AIM OF THE EXERCISE:
Read through the listing below and return only the lines containing "flops".

GIVEN RECORDS:

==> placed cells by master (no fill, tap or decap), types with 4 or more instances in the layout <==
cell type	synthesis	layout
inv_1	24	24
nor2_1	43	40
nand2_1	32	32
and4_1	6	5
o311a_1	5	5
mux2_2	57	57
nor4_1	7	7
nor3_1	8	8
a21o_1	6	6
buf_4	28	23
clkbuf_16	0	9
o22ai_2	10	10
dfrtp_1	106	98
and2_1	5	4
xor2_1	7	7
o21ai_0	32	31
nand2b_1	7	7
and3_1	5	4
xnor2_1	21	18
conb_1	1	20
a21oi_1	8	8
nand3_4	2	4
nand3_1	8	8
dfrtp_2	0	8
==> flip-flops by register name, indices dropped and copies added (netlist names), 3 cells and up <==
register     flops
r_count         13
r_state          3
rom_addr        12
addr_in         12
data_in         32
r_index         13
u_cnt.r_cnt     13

OUTPUT BELOW:
==> flip-flops by register name, indices dropped and copies added (netlist names), 3 cells and up <==
register     flops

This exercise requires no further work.